Finance minister Jeroen Dijsselbloem explains his decision to reporters. Photo: Novum
Dutch bank and insurance group SNS Reaal, in trouble because of heavy losses on its property finance division, is to be nationalised, the Dutch finance ministry announced on Friday.
Finance minister Jeroen Dijsselbloem said the state bailout was needed to prevent the Netherlands’ fourth-largest bank from collapsing.
The nationalisation means two of the four biggest Dutch banks are now in state hands. ABN Amro was nationalised following its abortive takeover by an international banking consortium.
‘Today, SNS Reaal has been fully taken over by the Dutch state. Without finding a solution, there was an immediate and dangerous situation for financial stability,’ Dijsselbloem told an early morning news conference. ‘I had to conclude that nationalisation was inevitable.’

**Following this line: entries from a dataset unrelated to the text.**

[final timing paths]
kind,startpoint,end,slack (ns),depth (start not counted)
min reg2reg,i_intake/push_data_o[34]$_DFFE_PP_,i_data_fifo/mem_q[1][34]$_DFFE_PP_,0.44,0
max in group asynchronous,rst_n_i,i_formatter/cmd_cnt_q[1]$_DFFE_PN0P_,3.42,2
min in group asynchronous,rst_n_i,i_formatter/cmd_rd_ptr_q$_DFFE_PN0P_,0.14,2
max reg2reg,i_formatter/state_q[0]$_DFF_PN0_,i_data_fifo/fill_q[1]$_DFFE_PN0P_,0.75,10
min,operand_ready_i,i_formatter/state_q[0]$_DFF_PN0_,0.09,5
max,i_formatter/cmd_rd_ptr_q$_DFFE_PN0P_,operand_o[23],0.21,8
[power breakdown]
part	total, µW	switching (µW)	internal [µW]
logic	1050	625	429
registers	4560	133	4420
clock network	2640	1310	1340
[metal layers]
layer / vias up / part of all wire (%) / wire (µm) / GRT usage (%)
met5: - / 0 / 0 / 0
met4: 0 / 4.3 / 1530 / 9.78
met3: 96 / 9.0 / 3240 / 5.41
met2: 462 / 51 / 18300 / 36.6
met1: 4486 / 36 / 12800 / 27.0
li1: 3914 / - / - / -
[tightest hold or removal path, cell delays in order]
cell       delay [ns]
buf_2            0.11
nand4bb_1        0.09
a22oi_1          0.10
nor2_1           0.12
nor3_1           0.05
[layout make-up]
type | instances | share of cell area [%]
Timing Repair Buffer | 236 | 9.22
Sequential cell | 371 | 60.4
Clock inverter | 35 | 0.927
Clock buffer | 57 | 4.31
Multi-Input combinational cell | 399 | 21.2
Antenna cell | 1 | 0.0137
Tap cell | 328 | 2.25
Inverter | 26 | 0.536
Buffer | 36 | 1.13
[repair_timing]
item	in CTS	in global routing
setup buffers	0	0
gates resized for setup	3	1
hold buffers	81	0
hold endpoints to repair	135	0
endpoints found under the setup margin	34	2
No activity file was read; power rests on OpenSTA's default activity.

The takeover means shareholders will probably lose all their investments. Retail savers with deposits up to €100,000 are protected under the guarantee scheme.
Shareholders lobby group VEB said it was already looking at legal action to ensure compensation for shareholders.

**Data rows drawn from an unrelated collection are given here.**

`src/common/soc_pkg.sv`:
```
// SoC peripheral definitions
`default_nettype none

package soc_pkg;

	// Bus and word widths
	localparam int ARCH_W = 32;
	localparam int ADDR_W = ARCH_W - 2;
	localparam int SEL_W = ARCH_W / 8;

	// Each device window is 16 words
	localparam int WIN_W = 4;
	localparam int WIN_MAPSZ = 64;

	localparam int SLV_COUNT = 4;
	localparam int GP0_COUNT = 16;
	localparam int GP1_COUNT = 5;

	// Interrupt sources in intctrl order
	localparam int INT_SRC_COUNT = 2;
	localparam int INT_SRC_GP0IO = 0;
	localparam int INT_SRC_GP1IO = 1;
	localparam int INT_IDX_W = 1;

	localparam int RST_CNTR_W = 4;

	localparam logic [7:0] DEV_ID_DEVTBL = 8'd7;
	localparam logic [7:0] DEV_ID_GPIO = 8'd6;
	localparam logic [7:0] DEV_ID_INTCTRL = 8'd3;

	// Register offsets inside a window
	localparam logic [WIN_W-1:0] GPIO_OFF_IN = 4'd0;
	localparam logic [WIN_W-1:0] GPIO_OFF_OUT = 4'd1;
	localparam logic [WIN_W-1:0] GPIO_OFF_IEN = 4'd2;
	localparam logic [WIN_W-1:0] INT_OFF_ACK = 4'd0;
	localparam logic [WIN_W-1:0] INT_OFF_MASK = 4'd1;
	localparam logic [WIN_W-1:0] DEVTBL_OFF_RST = 4'd15;

	// Software reset commands in bits 1..0 of the reset word
	localparam logic [1:0] RST_CMD_COLD = 2'b11;
	localparam logic [1:0] RST_CMD_WARM = 2'b10;
	localparam logic [1:0] RST_CMD_OFF = 2'b01;

	typedef enum logic [1:0] {
		IDLE = 2'b00,
		WRITE = 2'b01,
		READ = 2'b10
	} pi1_op_e;

	typedef enum logic [1:0] {
		SLV_DEVTBL = 2'd0,
		SLV_GP0IO = 2'd1,
		SLV_GP1IO = 2'd2,
		SLV_INTCTRL = 2'd3
	} slv_idx_e;

	typedef struct packed {
		pi1_op_e op;
		logic [ADDR_W-1:0] addr;
		logic [ARCH_W-1:0] data;
		logic [SEL_W-1:0] sel;
	} pi1_req_t;

	typedef struct packed {
		logic [ARCH_W-1:0] data;
		logic rdy;
	} pi1_rsp_t;

	// Request as seen by a device, strobe is one cycle wide
	typedef struct packed {
		logic stb;
		logic we;
		logic [WIN_W-1:0] off;
		logic [ARCH_W-1:0] data;
		logic [SEL_W-1:0] sel;
	} dev_req_t;

endpackage

`default_nettype wire

```
`src/logic/rst_sequencer.sv`:
```
// Reset sequencer
`timescale 1ns/1ns
`default_nettype none

module rst_sequencer (
	 input  logic clk_2x_w
	,input  logic rst_p
	,input  logic warm_rst_i
	,input  logic off_i
	,output logic sys_rst_o
);
	import soc_pkg::*;

	logic [RST_CNTR_W-1:0] cntr_q;
	logic off_q;

	// Hold counter reloads on either reset source
	always_ff @(posedge clk_2x_w) begin
		if (rst_p || warm_rst_i)
			cntr_q <= '1;
		else if (cntr_q != '0)
			cntr_q <= cntr_q - RST_CNTR_W'(1);
	end

	// Power-off only leaves through the external reset
	always_ff @(posedge clk_2x_w) begin
		if (rst_p)
			off_q <= 1'b0;
		else if (off_i)
			off_q <= 1'b1;
	end

	assign sys_rst_o = (cntr_q != '0) || off_q;

endmodule

`default_nettype wire

```
`src/logic/pi1_interconnect.sv`:
```
// PI1 bus interconnect
`timescale 1ns/1ns
`default_nettype none

module pi1_interconnect (
	 input  logic                             clk_2x_w
	,input  logic                             sys_rst_i
	,input  soc_pkg::pi1_req_t                pi1_req_i
	,output soc_pkg::pi1_rsp_t                pi1_rsp_o
	,output soc_pkg::dev_req_t                dev_req_o
	,output logic [soc_pkg::SLV_COUNT-1:0]    dev_sel_o
	,input  logic [soc_pkg::ARCH_W-1:0]       dev_rdata_i [soc_pkg::SLV_COUNT]
);
	import soc_pkg::*;

	pi1_req_t req_q;
	logic acc_q;
	logic busy_q;
	dev_req_t dev_q;
	logic [SLV_COUNT-1:0] sel_q;
	logic inv_q;
	slv_idx_e idx_q;
	pi1_rsp_t rsp_q;

	logic accept;
	logic [ADDR_W-WIN_W-1:0] win;
	logic win_ok;
	slv_idx_e win_idx;

	// A held request must not be taken twice while rdy is up
	assign accept = !busy_q && !rsp_q.rdy && (pi1_req_i.op != IDLE);

	// Window index sits above the word offset
	assign win = req_q.addr[ADDR_W-1:WIN_W];
	assign win_ok = (win < SLV_COUNT);
	assign win_idx = slv_idx_e'(win[1:0]);

	always_ff @(posedge clk_2x_w) begin
		if (sys_rst_i) begin
			acc_q <= 1'b0;
			busy_q <= 1'b0;
		end else begin
			acc_q <= accept;
			if (accept)
				busy_q <= 1'b1;
			else if (dev_q.stb)
				busy_q <= 1'b0;
		end
		if (accept)
			req_q <= pi1_req_i;
	end

	// Strobe stage, the select is empty for the invalid device
	always_ff @(posedge clk_2x_w) begin
		if (sys_rst_i) begin
			dev_q.stb <= 1'b0;
			sel_q <= '0;
		end else begin
			dev_q.stb <= acc_q;
			sel_q <= (acc_q && win_ok) ? (SLV_COUNT'(1) << win_idx) : '0;
		end
		if (acc_q) begin
			dev_q.we <= (req_q.op == WRITE);
			dev_q.off <= req_q.addr[WIN_W-1:0];
			dev_q.data <= req_q.data;
			dev_q.sel <= req_q.sel;
			inv_q <= !win_ok;
			idx_q <= win_idx;
		end
	end

	// Response stage
	always_ff @(posedge clk_2x_w) begin
		if (sys_rst_i)
			rsp_q.rdy <= 1'b0;
		else
			rsp_q.rdy <= dev_q.stb;
		if (dev_q.stb)
			rsp_q.data <= inv_q ? '0 : dev_rdata_i[idx_q];
	end

	assign pi1_rsp_o = rsp_q;
	assign dev_req_o = dev_q;
	assign dev_sel_o = sel_q;

endmodule

`default_nettype wire

```
`src/logic/devtbl.sv`:
```
// Device table
`timescale 1ns/1ns
`default_nettype none

module devtbl (
	 input  logic                        clk_2x_w
	,input  logic                        sys_rst_i
	,input  soc_pkg::dev_req_t           dev_req_i
	,input  logic                        dev_sel_i
	,output logic [soc_pkg::ARCH_W-1:0]  rdata_o
	,output logic                        warm_rst_o
	,output logic                        off_o
);
	import soc_pkg::*;

	logic [7:0] ent_id;
	logic ent_intr;
	logic ent_ok;
	logic rst_wr;
	logic [1:0] rst_cmd;
	logic warm_q;
	logic off_q;

	// One entry per device slot
	always_comb begin
		ent_id = '0;
		ent_intr = 1'b0;
		case (dev_req_i.off)
			WIN_W'(SLV_DEVTBL): ent_id = DEV_ID_DEVTBL;
			WIN_W'(SLV_GP0IO), WIN_W'(SLV_GP1IO): begin
				ent_id = DEV_ID_GPIO;
				ent_intr = 1'b1;
			end
			WIN_W'(SLV_INTCTRL): ent_id = DEV_ID_INTCTRL;
			default: ent_id = '0;
		endcase
	end

	assign ent_ok = (dev_req_i.off < WIN_W'(SLV_COUNT));
	assign rdata_o = ent_ok ? {16'(WIN_MAPSZ), 7'd0, ent_intr, ent_id} : '0;

	assign rst_wr = dev_req_i.stb && dev_sel_i && dev_req_i.we && dev_req_i.sel[0] &&
		(dev_req_i.off == DEVTBL_OFF_RST);
	assign rst_cmd = dev_req_i.data[1:0];

	// Cold and warm both restart through the hold counter
	always_ff @(posedge clk_2x_w) begin
		if (sys_rst_i) begin
			warm_q <= 1'b0;
			off_q <= 1'b0;
		end else begin
			warm_q <= rst_wr && ((rst_cmd == RST_CMD_COLD) || (rst_cmd == RST_CMD_WARM));
			off_q <= rst_wr && (rst_cmd == RST_CMD_OFF);
		end
	end

	assign warm_rst_o = warm_q;
	assign off_o = off_q;

endmodule

`default_nettype wire

```
`src/logic/gpio.sv`:
```
// General-purpose I/O bank
`timescale 1ns/1ns
`default_nettype none

module gpio #(
	parameter int IO_COUNT = soc_pkg::GP0_COUNT
) (
	 input  logic                        clk_2x_w
	,input  logic                        sys_rst_i
	,input  soc_pkg::dev_req_t           dev_req_i
	,input  logic                        dev_sel_i
	,output logic [soc_pkg::ARCH_W-1:0]  rdata_o
	,output logic                        intrqst_o
	,input  logic                        intrdy_i
	,input  logic [IO_COUNT-1:0]         io_i
	,output logic [IO_COUNT-1:0]         io_o
);
	import soc_pkg::*;

	logic [IO_COUNT-1:0] sync1_q;
	logic [IO_COUNT-1:0] sync2_q;
	logic [IO_COUNT-1:0] prev_q;
	logic [IO_COUNT-1:0] out_q;
	logic ien_q;
	logic intrqst_q;
	logic wr;
	logic changed;

	assign wr = dev_req_i.stb && dev_sel_i && dev_req_i.we;
	assign changed = |(sync2_q ^ prev_q);

	// Two synchronizer stages, then one more for edge detection
	always_ff @(posedge clk_2x_w) begin
		if (sys_rst_i) begin
			sync1_q <= '0;
			sync2_q <= '0;
			prev_q <= '0;
		end else begin
			sync1_q <= io_i;
			sync2_q <= sync1_q;
			prev_q <= sync2_q;
		end
	end

	always_ff @(posedge clk_2x_w) begin
		if (sys_rst_i) begin
			out_q <= '0;
			ien_q <= 1'b0;
		end else begin
			if (wr && (dev_req_i.off == GPIO_OFF_OUT)) begin
				for (int i = 0; i < IO_COUNT; i++)
					if (dev_req_i.sel[i/8])
						out_q[i] <= dev_req_i.data[i];
			end
			if (wr && (dev_req_i.off == GPIO_OFF_IEN) && dev_req_i.sel[0])
				ien_q <= dev_req_i.data[0];
		end
	end

	// A fresh change wins over a same-cycle acknowledge
	always_ff @(posedge clk_2x_w) begin
		if (sys_rst_i)
			intrqst_q <= 1'b0;
		else if (ien_q && changed)
			intrqst_q <= 1'b1;
		else if (intrdy_i)
			intrqst_q <= 1'b0;
	end

	always_comb begin
		case (dev_req_i.off)
			GPIO_OFF_IN: rdata_o = ARCH_W'(sync2_q);
			GPIO_OFF_OUT: rdata_o = ARCH_W'(out_q);
			GPIO_OFF_IEN: rdata_o = ARCH_W'(ien_q);
			default: rdata_o = '0;
		endcase
	end

	assign intrqst_o = intrqst_q;
	assign io_o = out_q;

endmodule

`default_nettype wire

```
`src/intctrl/intctrl.sv`:
```
// Interrupt controller
`timescale 1ns/1ns
`default_nettype none

module intctrl (
	 input  logic                                clk_2x_w
	,input  logic                                sys_rst_i
	,input  soc_pkg::dev_req_t                   dev_req_i
	,input  logic                                dev_sel_i
	,output logic [soc_pkg::ARCH_W-1:0]          rdata_o
	,input  logic [soc_pkg::INT_SRC_COUNT-1:0]   intrqstsrc_i
	,output logic [soc_pkg::INT_SRC_COUNT-1:0]   intrdysrc_o
	,output logic                                intrqst_o
);
	import soc_pkg::*;

	logic [INT_SRC_COUNT-1:0] pend_q;
	logic [INT_SRC_COUNT-1:0] en_q;
	logic [INT_SRC_COUNT-1:0] active;
	logic [INT_SRC_COUNT-1:0] ack;
	logic wr;
	logic found;
	logic [INT_IDX_W-1:0] best;

	assign wr = dev_req_i.stb && dev_sel_i && dev_req_i.we && dev_req_i.sel[0];
	assign active = pend_q & en_q;

	// Scan from the top so the lowest index is left in best
	always_comb begin
		found = 1'b0;
		best = '0;
		for (int i = INT_SRC_COUNT - 1; i >= 0; i--) begin
			if (active[i]) begin
				found = 1'b1;
				best = INT_IDX_W'(i);
			end
		end
	end

	// Acknowledge write carries the source index
	always_comb begin
		for (int i = 0; i < INT_SRC_COUNT; i++)
			ack[i] = wr && (dev_req_i.off == INT_OFF_ACK) && (dev_req_i.data == ARCH_W'(i));
	end

	// Ack clears the pending bit in the same edge the source drops its request
	always_ff @(posedge clk_2x_w) begin
		if (sys_rst_i)
			pend_q <= '0;
		else
			pend_q <= (pend_q | intrqstsrc_i) & ~ack;
	end

	always_ff @(posedge clk_2x_w) begin
		if (sys_rst_i)
			en_q <= '0;
		else if (wr && (dev_req_i.off == INT_OFF_MASK))
			en_q <= dev_req_i.data[INT_SRC_COUNT-1:0];
	end

	always_comb begin
		case (dev_req_i.off)
			INT_OFF_ACK: rdata_o = {found, {(ARCH_W - 1 - INT_IDX_W){1'b0}}, best};
			INT_OFF_MASK: rdata_o = ARCH_W'(en_q);
			default: rdata_o = '0;
		endcase
	end

	assign intrdysrc_o = ack;

	// Held low from the first cycle of a system reset
	assign intrqst_o = (|active) && !sys_rst_i;

endmodule

`default_nettype wire

```
`src/logic/soc_top.sv`:
```
// Peripheral SoC top level
`timescale 1ns/1ns
`default_nettype none

module soc_top (
	 input  logic                              clk_2x_w
	,input  logic                              rst_p
	,input  soc_pkg::pi1_req_t                 pi1_req_i
	,output soc_pkg::pi1_rsp_t                 pi1_rsp_o
	,input  logic [soc_pkg::GP0_COUNT-1:0]     gp0_i
	,output logic [soc_pkg::GP0_COUNT-1:0]     gp0_o
	,input  logic [soc_pkg::GP1_COUNT-1:0]     gp1_i
	,output logic                              intrqst_o
	,output logic                              sys_rst_o
);
	import soc_pkg::*;

	logic warm_rst;
	logic pwr_off;
	dev_req_t dev_req;
	logic [SLV_COUNT-1:0] dev_sel;
	logic [ARCH_W-1:0] dev_rdata [SLV_COUNT];
	logic [INT_SRC_COUNT-1:0] intrqstsrc;
	logic [INT_SRC_COUNT-1:0] intrdysrc;

	rst_sequencer rst_sequencer (
		 .clk_2x_w (clk_2x_w), .rst_p (rst_p)
		,.warm_rst_i (warm_rst), .off_i (pwr_off), .sys_rst_o (sys_rst_o)
	);

	pi1_interconnect pi1_interconnect (
		 .clk_2x_w (clk_2x_w), .sys_rst_i (sys_rst_o)
		,.pi1_req_i (pi1_req_i), .pi1_rsp_o (pi1_rsp_o)
		,.dev_req_o (dev_req), .dev_sel_o (dev_sel), .dev_rdata_i (dev_rdata)
	);

	devtbl devtbl (
		 .clk_2x_w (clk_2x_w), .sys_rst_i (sys_rst_o)
		,.dev_req_i (dev_req), .dev_sel_i (dev_sel[SLV_DEVTBL])
		,.rdata_o (dev_rdata[SLV_DEVTBL]), .warm_rst_o (warm_rst), .off_o (pwr_off)
	);

	gpio #(.IO_COUNT (GP0_COUNT)) gpio_switches_leds (
		 .clk_2x_w (clk_2x_w), .sys_rst_i (sys_rst_o)
		,.dev_req_i (dev_req), .dev_sel_i (dev_sel[SLV_GP0IO]), .rdata_o (dev_rdata[SLV_GP0IO])
		,.intrqst_o (intrqstsrc[INT_SRC_GP0IO]), .intrdy_i (intrdysrc[INT_SRC_GP0IO])
		,.io_i (gp0_i), .io_o (gp0_o)
	);

	// Buttons have no outputs
	gpio #(.IO_COUNT (GP1_COUNT)) gpio_buttons (
		 .clk_2x_w (clk_2x_w), .sys_rst_i (sys_rst_o)
		,.dev_req_i (dev_req), .dev_sel_i (dev_sel[SLV_GP1IO]), .rdata_o (dev_rdata[SLV_GP1IO])
		,.intrqst_o (intrqstsrc[INT_SRC_GP1IO]), .intrdy_i (intrdysrc[INT_SRC_GP1IO])
		,.io_i (gp1_i), .io_o ()
	);

	intctrl intctrl (
		 .clk_2x_w (clk_2x_w), .sys_rst_i (sys_rst_o)
		,.dev_req_i (dev_req), .dev_sel_i (dev_sel[SLV_INTCTRL])
		,.rdata_o (dev_rdata[SLV_INTCTRL])
		,.intrqstsrc_i (intrqstsrc), .intrdysrc_o (intrdysrc), .intrqst_o (intrqst_o)
	);

endmodule

`default_nettype wire

```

The direct costs of the nationalisation amount to €3.7bn, including a capital injection of €2.2bn – the equivalent of some €220 per person. The state is also providing some €6bn in loans and guarantees for future operations.
Earlier this week, it emerged investment group CVC was interested in taking over the healthy parts of SNS Reaal. But that deal would have involved the state taking a major financial risk without having a say in decision-making, Dijsselbloem told reporters.
The nationalisation also means all change among top executives. Chief executive Ronald Latenstein, finance head Ference Lamp and head of the supervisory board Rob Zwartendijk are all out. Gerard van Olphen, CFO at health insurance group Achmea, will take over as CEO.
SNS is the fourth largest banking and insurance group in the Netherlands. In 2008, SNS received a state bailout of €750m which it has not yet repaid.
Earlier efforts to involve the other three big banks, ABN Amro, ING and Rabobank, in the rescue were scuppered by Brussels because ABN Amro and ING themselves have had state aid.